Context: an optimization exercise on an open-source flow, tuned for small area, a short achievable clock period and few clock cycles per item. The choices shown serve that exercise and are no tape-out recipe.
No functional check of the RTL was part of any run shown here.
No activity file was given, so power comes from the tool's default toggle rates.

==> flow/design.v, too long to show whole: its modules and the start of the top module <==
// module hcil_seq: 74 lines
// module hcil_datapath: 173 lines
// module hcil_mul_err: 972 lines
// module hcil_mul_ref: 693 lines
// module hbridge_current_integral_loop_core: 81 lines
module hbridge_current_integral_loop_core
#(
  parameter int SAMPLE_BITS   = 12,
  parameter int FRACTION_BITS = 8,
  localparam int IN_W = ((4 * SAMPLE_BITS + 2 + 7) / 8) * 8
) (
  input  logic                 clk,
  input  logic                 rst,
  input  logic                 s_axis_tvalid,
  output logic                 s_axis_tready,
  input  logic [IN_W-1:0]      s_axis_tdata,
  output logic                 m_axis_tvalid,
  input  logic                 m_axis_tready,
  output logic [OUT_W-1:0]     m_axis_tdata,
  input  logic                 cfg_wr_en,
  input  logic [CFG_ADR_W-1:0] cfg_addr,
  input  logic [CFG_W-1:0]     cfg_wdata
);
  // ...
==> flow/run.sh <==
#!/bin/bash
# synth_recipe.tcl (not shown) runs the flow's synth.tcl, then flattens the netlist and writes it again
# the make line also repeats each setting of config.mk as NAME=value (left out here)
make -C /OpenROAD-flow-scripts/flow DESIGN_CONFIG=/design/flow/config.mk WORK_HOME=/design/flow/orfs CLKGATE_MAP_FILE= SYNTH_SCRIPT=/design/flow/synth_recipe.tcl finish
==> flow/config.mk <==
export PLATFORM = sky130hd
export DESIGN_NAME = hbridge_current_integral_loop_core
export DESIGN_NICKNAME = hbridge_current_integral_loop_core
export VERILOG_FILES = /design/flow/design.v
export SDC_FILE = /design/flow/constraint.sdc
export NUM_CORES = 4
export LEC_CHECK = 0
export CAP_MARGIN = 20
export CORE_MARGIN = 2
export CORE_UTILIZATION = 40
export SLEW_MARGIN = 20
==> flow/constraint.sdc <==
create_clock -name core_clock -period 10.0 [get_ports {clk}]
set_input_delay 2.0000 -clock core_clock [delete_from_list [all_inputs] [get_ports {clk}]]
set_output_delay 2.0000 -clock core_clock [all_outputs]
set_load 0.01 [all_outputs]
==> results_dict.tcl, run 1 <==
set metrics [dict create \
    outcome "finished clean" \
    gp_congestion 0.885 \
    fin_nets 5164 \
    io_buffers 124 \
    cts_tree "done" \
    wl_um 108000 \
    seq-cell-share 0.222 \
    synthMuxAreaShare 0.00670 \
    grt_setup_unrepaired "no" \
    async_flop_share 0 \
    arrival_ns 8.34 \
    initial_utilization 0.403 \
    path_buf_inv 2 \
    first_pass_iters 6 \
    die_area_sq_um 98100 \
    synthesis.area_sq_um 38300 \
    r2r_end "u_datapath.acc[5]" \
    clk_pin_slew_ns 0.08 \
    max_freq_ghz 0.128 \
    track_usage 0.218 \
    yosys.cell_types.count 76 \
    min_period_ns 7.83 \
    crit_slowest_cell "nor3_1" \
    vias_per_cell 5.58 \
    ys_top_cells_by_count "nand2_1 (527), a21oi_1 (519), inv_1 (446)" \
    fin_setup_tns_ns 0 \
    synth-compound-area-share 0.231 \
    final-seq-area_sq_um 9210 \
    final_cell_mix "nand2_1 (526), a21oi_1 (519), inv_1 (445), nor2_1 (390), o21ai_0 (344)" \
    core_sq_um 94900 \
    grt_pass1_vias 30500 \
    avgSynthCellArea_sq_um 8.13 \
    cp_top_family "simple AND/OR/NAND/NOR gates" \
    vias 32500 \
    holdPathEnd "u_datapath.fw4" \
    r2r_cells 24 \
    numSequentialCells 358 \
    synth_simple_gate_area_frac 0.132 \
]
==> run 2: changes to the inputs <==
--- a/flow/config.mk
+++ b/flow/config.mk
@@ -8,4 +8,5 @@
 export CAP_MARGIN = 20
 export CORE_MARGIN = 2
 export CORE_UTILIZATION = 40
+export SETUP_SLACK_MARGIN = 5
 export SLEW_MARGIN = 20
==> run 2 against run 1 <==
Effect of this change:
- synthesized cell count stayed put
- register-to-register slack improved by 1.5 ns
- clock skew rose by 0.0014 ns
- non-clock buffer count rose by 19
- hold slack worse by 0.00095 ns
- fmax grew 24%
- setup slack gained 1.5 ns
- count of clock-buffer cells in the layout is 5 higher
- first-iteration DRC count is 8.0% higher
- total power is 1.4% higher
- critical path depth stayed put
- flip-flop and latch count unchanged
==> results_dict.tcl, run 2 <==
set metrics [dict create \
    drt.antenna.violating_nets 0 \
    crit_path_end_kind "flop" \
    wl_met2_um 49300 \
    reg2reg_from "u_datapath.es4[0]" \
    gp_congestion 0.865 \
    slew_violations 0 \
    io_buffers 124 \
    largest_reg_flops 80 \
    fin_setup_tns_ns 0 \
    ir_drop_uv 221 \
    synthesis.area_sq_um 38300 \
    h-tree-depth 2 \
    ys.flop_type "edfxtp_1" \
    final_cell_mix "nand2_1 (527), a21oi_1 (515), inv_1 (445), nor2_1 (388), o21ai_0 (344)" \
    reg2reg_slack_ns 3.69 \
    core_sq_um 94900 \
    area_growth_pct 10.0 \
    min_period_ns 6.31 \
    required_ns 10.31 \
    async_flop_share 0 \
    clk_pin_slew_ns 0.06 \
    synth_seq_cells 358 \
    yosysWarnings 3 \
    antenna_found_initial 1 \
    wl_um 107000 \
    fin_area_sq_um 42100 \
    yosys.area.top_type "fa_1" \
    drive_gt1_frac 0.0602 \
    routedWlPerCell_um 18.3 \
    top_regs "cfg x80, u_datapath.ec4 x31, u_datapath.es4 x30" \
    vias_per_cell 5.60 \
    clk_path_buf_depth 3 \
    arrival_ns 6.61 \
    total_leakage_power_nw 17.1 \
    top_layer "met4" \
    numCtsBuffers 44 \
    grt_pass1_wl_um 172000 \
    die_area_sq_um 98100 \
    hp-start "u_datapath.en1" \
    vias 32800 \
    hold_viol_final 0 \
    dpl_cell_area_sq_um 40200 \
    hold_ws_ns 0.421 \
    yosys.cell_types.count 76 \
    grt_overflow 0 \
    synth_area_leaders "fa_1 (17%), edfxtp_1 (16%), dfxtp_1 (8.2%)" \
    avgSynthCellArea_sq_um 8.13 \
    die_h_um 313 \
    r2r_end "u_seq.out_fwd[3]" \
    slew_headroom 0.235 \
    dr_wl_met3_um 6840 \
    cp_max_fo 6 \
    cts_sinks 358 \
    track_usage 0.215 \
    fin_util 0.444 \
    initial_utilization 0.403 \
    total_power_mw 16.4 \
    worst-slew-pin-transition_ns 1.15 \
    holdPathEnd "u_datapath.en2" \
    hp-class "reg2reg" \
    cts_tree "done" \
    first_pass_iters 6 \
    rows 113 \
    post-dp-hpwl_um 76500 \
    final_common_cell "nand2_1" \
    fin_nets 5184 \
    grt_start_max_net_pins 95 \
    grt_setup_unrepaired "yes" \
    clk_latency_ns 0.60 \
    outcome "finished clean" \
    synth_edf_count 202 \
    drt_iter0_markers 3274 \
    cap_violations 0 \
    syn_inst 4705 \
    largest-register "cfg" \
    drt-met1-wl_um 48400 \
    setup-violations-final 0 \
    grt_pass1_vias 30400 \
    io_pins 138 \
    synth.top_cell.area_share 0.171 \
    worstSetupPathType "reg2reg" \
    skew_ns 0.0311 \
    drc_errors 0 \
    r2r_cells 24 \
    hold_depth 0 \
    cts_root_buffer "clkbuf_16" \
    finalCritPeriodShare 0.631 \
    ys_top_cells_by_count "nand2_1 (527), a21oi_1 (519), inv_1 (446)" \
    die_w_um 313 \
    cp-start-kind "flop" \
    synth-seq-area-share 0.240 \
    max_freq_ghz 0.159 \
    power_density_nw_per_um2 389 \
    yosysMostFrequentCell "nand2_1" \
]
run 2: cell count changes in the layout (fill, tap and decap cells not counted), moves of 4 or more:
cell,delta
a21oi_2,+4
inv_4,+4
o32ai_2,+6
buf_6,+7
clkinv_1,-8
mux2i_1,-12
a21oi_1,-4
mux2i_4,+12
o32ai_1,-6
buf_4,+8
clkbuf_16,+4
run 2: stage by stage:
stage	cells	setup WS (ns)
2_1_floorplan	4711	4.22
3_3_place_gp	5748	2.69
3_5_place_dp	5749	2.96
4_1_cts	5847	3.58
5_1_grt	5851	3.46
6_report	5852	3.69
run 2: worst max-delay path by stage:
stage	start	end	slack, ns
after floorplan	u_datapath.es4[0]	u_seq.out_fwd[1]	4.22
after global routing	u_datapath.es4[0]	u_seq.out_fwd[3]	3.46
final	u_datapath.es4[0]	u_seq.out_fwd[3]	3.69
after detailed placement	u_datapath.ec4[1]	u_datapath.acc[2]	2.96
after global placement	u_datapath.ec4[1]	u_datapath.acc[1]	2.69
after CTS	u_datapath.ecy4	u_seq.out_fwd[0]	3.58
run 2: logic make-up after synthesis:
family          synth area share
mux                      0.00670
compound gates             0.231
xor+xnor                  0.0364
flops                      0.240
fa+ha+maj                  0.262
simple gates               0.132
other cells            0.0000980
buf+inv                   0.0915
run 2: layout make-up:
class	instances	area, sq um
fillers	9302	52800
multi-input cells	3455	26000
flip-flops and latches	358	9210
repair buffers	234	2150
inverters	457	1720
well taps	1265	1580
clock buffers	58	1230
clock inverters	24	219
diodes	1	2.50
run 2: layer usage:
layer / vias to the layer above / track usage
met4: 0 / 0.0563
met5: - / 0
met2: 1026 / 0.345
met1: 15800 / 0.307
met3: 147 / 0.0272
li1: 15800 / -
run 2: report_power, final:
group | internal [mW] | leakage [nW] | total (mW) | switching, mW
sequential | 2.60 | 3.43 | 2.84 | 0.240
clock | 0.928 | 0.723 | 1.60 | 0.672
combinational | 5.06 | 12.9 | 11.9 | 6.86
total | 8.59 | 17.1 | 16.4 | 7.77
run 2: repair_timing:
action | in CTS | in global routing
buffers inserted | 14 | 4
endpoints found under the hold margin | 0 | 0
gates cloned | 2 | 0
hold buffers | 0 | 0
pin swaps | 27 | 25
setup endpoints to repair | 64 | 67
resized for setup | 44 | 8
run 2: worst max-delay path, stage by stage, from the launching register on:
cell	delay [ns]
edfxtp_1	0.39
fa_1	0.52
ha_4	0.19
fa_2	0.34
a211o_1	0.31
a211oi_4	0.33
nor3_4	0.08
o22ai_2	0.18
o21bai_1	0.12
and2_4	0.17
o21a_1	0.18
nor2_2	0.16
xnor2_2	0.15
ha_1	0.26
and4_1	0.22
a221oi_2	0.23
o21a_2	0.21
nand4b_1	0.09
or4_1	0.40
or4_4	0.44
nor3_4	0.27
o2111ai_4	0.22
clkbuf_16	0.25
mux2i_4	0.24
o21ai_1	0.09
==> module hcil_datapath, before the edit <==
module hcil_datapath
#(
  parameter int SAMPLE_BITS = 12
) (
  input  logic                   clk,
  input  logic                   rst,
  input  logic                   run,
  input  hcil_pkg::cfg_t         cfg,
  input  logic                   in_valid,
  input  logic [SAMPLE_BITS-1:0] current_sample_a,
  input  logic [SAMPLE_BITS-1:0] reference_sample_a,
  input  logic [SAMPLE_BITS-1:0] current_sample_b,
  input  logic [SAMPLE_BITS-1:0] reference_sample_b,
  input  logic                   drive_enable,
  input  logic                   direction_forward,
  output logic                   out_valid,
  output logic [REG_W-1:0]       duty,
  output logic                   fwd,
  output logic                   rev,
  output logic                   in_band
);
  localparam int S     = SAMPLE_BITS;
  localparam int FC_W  = 20;    
  localparam int FR_W  = 21;    
  localparam int ERR_W = 22;
  localparam int RN_W  = 23;    
  localparam int INC_W = 31;    
  localparam int ACC_W = REG_W + INT_FRAC;
  logic             v1;
  logic [S:0]       sc1;
  logic [S:0]       sr1;
  logic             en1, fw1;
  always_ff @(posedge clk) begin
    if (rst) begin
      v1 <= 1'b0;
    end else if (run) begin
      v1 <= in_valid;
    end
  end
  always_ff @(posedge clk) begin
    if (run) begin
      sc1 <= {1'b0, current_sample_a} + {1'b0, current_sample_b};
      sr1 <= {1'b0, reference_sample_a} + {1'b0, reference_sample_b};
      en1 <= drive_enable;
      fw1 <= direction_forward;
    end
  end
  logic                    v2;
  logic [FC_W-1:0]         fc;
  logic signed [FC_W+1:0]  fc_sum;
  logic [RN_W-1:0]         rs, rc, rs2, rc2;
  logic                    rcy, rcy2;
  logic                    en2, fw2;
  assign fc_sum = $signed({2'b00, fc})
                + $signed({2'b00, cfg.center, 8'd0})
                - $signed({2'b00, sc1, 7'd0});
  hcil_mul_ref u_mul_ref (
    .a  ({1'b0, sr1}),
    .b  (cfg.scale),
    .o  (cfg.offset),
    .s  (rs),
    .c  (rc),
    .cy (rcy)
  );
  always_ff @(posedge clk) begin
    if (rst) begin
      v2 <= 1'b0;
      fc <= '0;
    end else if (run) begin
      v2 <= v1;
      if (v1) begin
        fc <= fc_sum[FC_W+1] ? '0 : fc_sum[FC_W:1];
      end
    end
  end
  always_ff @(posedge clk) begin
    if (run) begin
      rs2  <= rs;
      rc2  <= rc;
      rcy2 <= rcy;
      en2  <= en1;
      fw2  <= fw1;
    end
  end
  logic                    v3;
  logic signed [FR_W-1:0]  fr;
  logic [FR_W:0]           fr_sum;
  logic [ERR_W:0]          err_x;
  logic signed [ERR_W-1:0] err3;
  logic                    en3, fw3;
  assign fr_sum = {fr[FR_W-1], fr} + rs2[FR_W:0] + rc2[FR_W:0] + {{FR_W{1'b0}}, rcy2};
  assign err_x  = {{2{fr[FR_W-1]}}, fr} + rs2 + rc2 + {{ERR_W{1'b0}}, rcy2}
                - {2'b00, fc, 1'b0};
  always_ff @(posedge clk) begin
    if (rst) begin
      v3 <= 1'b0;
      fr <= '0;
    end else if (run) begin
      v3 <= v2;
      if (v2) begin
        fr <= fr_sum[FR_W:1];
      end
    end
  end
  always_ff @(posedge clk) begin
    if (run) begin
      err3 <= err_x[ERR_W:1];
      en3  <= en2;
      fw3  <= fw2;
    end
  end
  logic                    v4;
  logic [INC_W-1:0]        es, ec, es4, ec4;
  logic                    ecy, ecy4;
  logic signed [ERR_W-1:0] band_p;
  logic                    inb4;
  logic                    en4, fw4;
  hcil_mul_err u_mul_err (
    .a  (err3),
    .b  (cfg.gain),
    .s  (es),
    .c  (ec),
    .cy (ecy)
  );
  assign band_p = $signed({2'b00, cfg.band, 8'd0});
  always_ff @(posedge clk) begin
    if (rst) begin
      v4 <= 1'b0;
    end else if (run) begin
      v4 <= v3;
    end
  end
  always_ff @(posedge clk) begin
    if (run) begin
      es4  <= es;
      ec4  <= ec;
      ecy4 <= ecy;
      inb4 <= (err3 < band_p) && (-err3 < band_p);
      en4  <= en3;
      fw4  <= fw3;
    end
  end
  logic [ACC_W-1:0]        acc;
  logic [INC_W-1:0]        acc_sum;
  logic [INC_W-1:0]        acc_over;
  logic [ACC_W-1:0]        acc_lim;
  logic [ACC_W-1:0]        acc_new;
  assign acc_lim  = {cfg.limit, 16'd0};
  assign acc_sum  = {3'b000, acc} + es4 + ec4 + {{(INC_W-1){1'b0}}, ecy4};
  assign acc_over = {3'b000, acc} + es4 + ec4 + {{(INC_W-1){1'b0}}, ecy4}
                  + ~{3'b000, acc_lim};
  always_comb begin
    if (acc_sum[INC_W-1]) begin
      acc_new = '0;
    end else if (!acc_over[INC_W-1]) begin
      acc_new = acc_lim;
    end else begin
      acc_new = acc_sum[ACC_W-1:0];
    end
  end
  always_ff @(posedge clk) begin
    if (rst) begin
      acc <= '0;
    end else if (run && v4) begin
      acc <= acc_new;
    end
  end
  assign out_valid = v4 && run;
  assign duty      = acc_new[ACC_W-1 -: REG_W];
  assign fwd       = en4 && fw4;
  assign rev       = en4 && !fw4;
  assign in_band   = inb4;
endmodule
==> run 3: changes to the inputs <==
--- a/flow/design.v
+++ b/flow/design.v
@@ -229,9 +229,17 @@
   logic [ERR_W:0]          err_x;
   logic signed [ERR_W-1:0] err3;
   logic                    en3, fw3;
-  assign fr_sum = {fr[FR_W-1], fr} + rs2[FR_W:0] + rc2[FR_W:0] + {{FR_W{1'b0}}, rcy2};
-  assign err_x  = {{2{fr[FR_W-1]}}, fr} + rs2 + rc2 + {{ERR_W{1'b0}}, rcy2}
-                - {2'b00, fc, 1'b0};
+  logic [ERR_W:0]          fx, k1s, k1c, nfc, k2s, k2c;
+  assign fx     = {{2{fr[FR_W-1]}}, fr};
+  assign k1s    = fx ^ rs2 ^ rc2;
+  assign k1c    = {(fx[ERR_W-1:0] & rs2[ERR_W-1:0]) | (fx[ERR_W-1:0] & rc2[ERR_W-1:0])
+                   | (rs2[ERR_W-1:0] & rc2[ERR_W-1:0]), rcy2};
+  assign nfc    = ~{2'b00, fc, 1'b0};
+  assign k2s    = k1s ^ k1c ^ nfc;
+  assign k2c    = {(k1s[ERR_W-1:0] & k1c[ERR_W-1:0]) | (k1s[ERR_W-1:0] & nfc[ERR_W-1:0])
+                   | (k1c[ERR_W-1:0] & nfc[ERR_W-1:0]), 1'b1};
+  assign fr_sum = k1s[FR_W:0] + k1c[FR_W:0];
+  assign err_x  = k2s + k2c;
   always_ff @(posedge clk) begin
     if (rst) begin
       v3 <= 1'b0;
@@ -281,15 +289,25 @@
       fw4  <= fw3;
     end
   end
+  logic                    v5;
   logic [ACC_W-1:0]        acc;
+  logic [INC_W-1:0]        ax, a1s, a1c, nlim, a2s, a2c;
   logic [INC_W-1:0]        acc_sum;
   logic [INC_W-1:0]        acc_over;
   logic [ACC_W-1:0]        acc_lim;
   logic [ACC_W-1:0]        acc_new;
+  logic                    inb5, en5, fw5;
   assign acc_lim  = {cfg.limit, 16'd0};
-  assign acc_sum  = {3'b000, acc} + es4 + ec4 + {{(INC_W-1){1'b0}}, ecy4};
-  assign acc_over = {3'b000, acc} + es4 + ec4 + {{(INC_W-1){1'b0}}, ecy4}
-                  + ~{3'b000, acc_lim};
+  assign ax       = {3'b000, acc};
+  assign a1s      = ax ^ es4 ^ ec4;
+  assign a1c      = {(ax[INC_W-2:0] & es4[INC_W-2:0]) | (ax[INC_W-2:0] & ec4[INC_W-2:0])
+                     | (es4[INC_W-2:0] & ec4[INC_W-2:0]), ecy4};
+  assign nlim     = ~{3'b000, acc_lim};
+  assign a2s      = a1s ^ a1c ^ nlim;
+  assign a2c      = {(a1s[INC_W-2:0] & a1c[INC_W-2:0]) | (a1s[INC_W-2:0] & nlim[INC_W-2:0])
+                     | (a1c[INC_W-2:0] & nlim[INC_W-2:0]), 1'b0};
+  assign acc_sum  = a1s + a1c;
+  assign acc_over = a2s + a2c;
   always_comb begin
     if (acc_sum[INC_W-1]) begin
       acc_new = '0;
@@ -301,16 +319,27 @@
   end
   always_ff @(posedge clk) begin
     if (rst) begin
+      v5  <= 1'b0;
       acc <= '0;
-    end else if (run && v4) begin
-      acc <= acc_new;
+    end else if (run) begin
+      v5 <= v4;
+      if (v4) begin
+        acc <= acc_new;
+      end
+    end
+  end
+  always_ff @(posedge clk) begin
+    if (run) begin
+      inb5 <= inb4;
+      en5  <= en4;
+      fw5  <= fw4;
     end
   end
-  assign out_valid = v4 && run;
-  assign duty      = acc_new[ACC_W-1 -: REG_W];
-  assign fwd       = en4 && fw4;
-  assign rev       = en4 && !fw4;
-  assign in_band   = inb4;
+  assign out_valid = v5 && run;
+  assign duty      = acc[ACC_W-1 -: REG_W];
+  assign fwd       = en5 && fw5;
+  assign rev       = en5 && !fw5;
+  assign in_band   = inb5;
 endmodule
 module hcil_mul_err (
   input  logic [21:0] a,
--- a/flow/config.mk
+++ b/flow/config.mk
@@ -8,5 +8,4 @@
 export CAP_MARGIN = 20
 export CORE_MARGIN = 2
 export CORE_UTILIZATION = 40
-export SETUP_SLACK_MARGIN = 5
 export SLEW_MARGIN = 20
==> run 3 against run 2 <==
Effect of this change:
- register-to-register slack better by 0.90 ns
- hold slack worse by 0.0029 ns
- setup slack better by 0.90 ns
- area after synthesis fell by 0.26%
- final cell count down 2.0%
- total power grew 2.0%
- combinational power barely moved
- die area decreased by 0.26%
- non-clock buffer count shrank 26
- flip-flop and latch count rose by 4
- first-iteration DRC count fell by 5.6%
- largest power group unchanged
==> results_dict.tcl, run 3 <==
set metrics [dict create \
    switchingPower_mw 7.98 \
    drt_iter0_markers 3090 \
    h-tree-depth 2 \
    grt_start_max_net_pins 103 \
    vias 32200 \
    initial_utilization 0.403 \
    cts_hold_buf 0 \
    yosys.area.top_type "fa_1" \
    internal_power_mw 8.70 \
    largest_reg_flops 80 \
    min_period_ns 5.41 \
    numCtsBuffers 44 \
    power_density_nw_per_um2 401 \
    clockPowerShare 0.104 \
    setup_ws_ns 4.59 \
    antenna_found_initial 0 \
    layout.cells.non_filler 5735 \
    outcome "finished clean" \
    core_sq_um 94700 \
    largest-register "cfg" \
    max_freq_ghz 0.185 \
    ys.flop_type "edfxtp_1" \
    pwr-share-seq 0.167 \
    yosys.cell_types.count 76 \
    top_regs "cfg x80, u_datapath.ec4 x31, u_datapath.es4 x30" \
    vias_per_cell 5.61 \
    area_growth_pct 8.96 \
    die_w_um 313 \
    io_buffers 124 \
    reg2reg_slack_ns 4.59 \
    async_flop_share 0 \
    track_usage 0.217 \
    rows 113 \
    drt.antenna.violating_nets 0 \
    postCtsSetupBuffers 0 \
    antenna_cells 0 \
    slew_headroom 0.264 \
    die_h_um 313 \
    cts_tree "done" \
    finalCritPeriodShare 0.541 \
    yosysMostFrequentCell "inv_1" \
    crit_path_end_kind "flop" \
    avgSynthCellArea_sq_um 8.33 \
    fin_nets 5096 \
    setup-violations-final 0 \
    dpl_worst_slack_ns 4.62 \
    worstSetupPathType "reg2reg" \
    cap_violations 0 \
    die_area_sq_um 97900 \
    drc_errors 0 \
    hp-class "reg2reg" \
    clk_path_buf_depth 3 \
    multi_input_area_sq_um 25300 \
    cp-start-kind "flop" \
    grt_pass1_wl_um 171000 \
    cts_sinks 362 \
    slew_violations 0 \
    combPwrFrac 0.730 \
    synth_edf_count 205 \
    gp_congestion 0.905 \
    grt_overflow 0 \
    wl_um 108000 \
    required_ns 10.32 \
    fin_setup_tns_ns 0 \
    grt_setup_unrepaired "no" \
    worst-slew-pin-transition_ns 1.10 \
    yosysWarnings 3 \
    grt_pass1_vias 30300 \
    skew_ns 0.0362 \
    post-dp-hpwl_um 77200 \
    cp_max_fo 59 \
    routedWlPerCell_um 18.8 \
    synth.top_cell.area_share 0.167 \
    total_leakage_power_nw 17.0 \
    synthesis.area_sq_um 38200 \
    cts_resized 0 \
    syn_inst 4581 \
    synth_area_leaders "fa_1 (17%), edfxtp_1 (16%), ha_1 (8.6%)" \
    io_pins 138 \
    nFillCells 9423 \
    clk_pin_slew_ns 0.06 \
    hold_viol_final 0 \
    final-seq-area_sq_um 9310 \
    drive_gt1_frac 0.0441 \
    dp_cells 5654 \
    cts_root_buffer "clkbuf_16" \
    synth-seq-area-share 0.244 \
    ys_top_cells_by_count "inv_1 (513), a21oi_1 (499), nand2_1 (454)" \
    arrival_ns 5.73 \
    clk_latency_ns 0.60 \
    switching_share 0.478 \
    final_common_cell "inv_1" \
    synth_seq_cells 362 \
    first_pass_iters 6 \
    final_cell_mix "inv_1 (513), a21oi_1 (498), nand2_1 (453), fa_1 (318), nor2_1 (313)" \
    ir_drop_uv 254 \
]
==> run 3: cell count changes after synthesis, moves of 20 or more <==
cell      previous run  this run
inv_1              446       513
nor2_1             392       315
o21ai_1             27         0
a21oi_1            519       499
clkbuf_1           355       311
nand2_1            527       454
ha_1               228       263
o21ai_0            345       274
nand3b_1            26         3
maj3_1              65        40
a211oi_1            65        97
==> run 3: layout make-up <==
| cell class | instances | share of cell area |
|---|---|---|
| Sequential cell | 362 | 0.224 |
| Multi-Input combinational cell | 3291 | 0.608 |
| Clock buffer | 56 | 0.0293 |
| Timing Repair Buffer | 208 | 0.0450 |
| Inverter | 528 | 0.0478 |
| Tap cell | 1265 | 0.0381 |
| Clock inverter | 25 | 0.00824 |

● ● ● ●

• [Activity] What the task asks for is a word-for-word repeat of the lines above, from the first through the one containing "#!/bin/bash".

• [Exercise output]
Context: an optimization exercise on an open-source flow, tuned for small area, a short achievable clock period and few clock cycles per item. The choices shown serve that exercise and are no tape-out recipe.
No functional check of the RTL was part of any run shown here.
No activity file was given, so power comes from the tool's default toggle rates.

==> flow/design.v, too long to show whole: its modules and the start of the top module <==
// module hcil_seq: 74 lines
// module hcil_datapath: 173 lines
// module hcil_mul_err: 972 lines
// module hcil_mul_ref: 693 lines
// module hbridge_current_integral_loop_core: 81 lines
module hbridge_current_integral_loop_core
#(
  parameter int SAMPLE_BITS   = 12,
  parameter int FRACTION_BITS = 8,
  localparam int IN_W = ((4 * SAMPLE_BITS + 2 + 7) / 8) * 8
) (
  input  logic                 clk,
  input  logic                 rst,
  input  logic                 s_axis_tvalid,
  output logic                 s_axis_tready,
  input  logic [IN_W-1:0]      s_axis_tdata,
  output logic                 m_axis_tvalid,
  input  logic                 m_axis_tready,
  output logic [OUT_W-1:0]     m_axis_tdata,
  input  logic                 cfg_wr_en,
  input  logic [CFG_ADR_W-1:0] cfg_addr,
  input  logic [CFG_W-1:0]     cfg_wdata
);
  // ...
==> flow/run.sh <==
#!/bin/bash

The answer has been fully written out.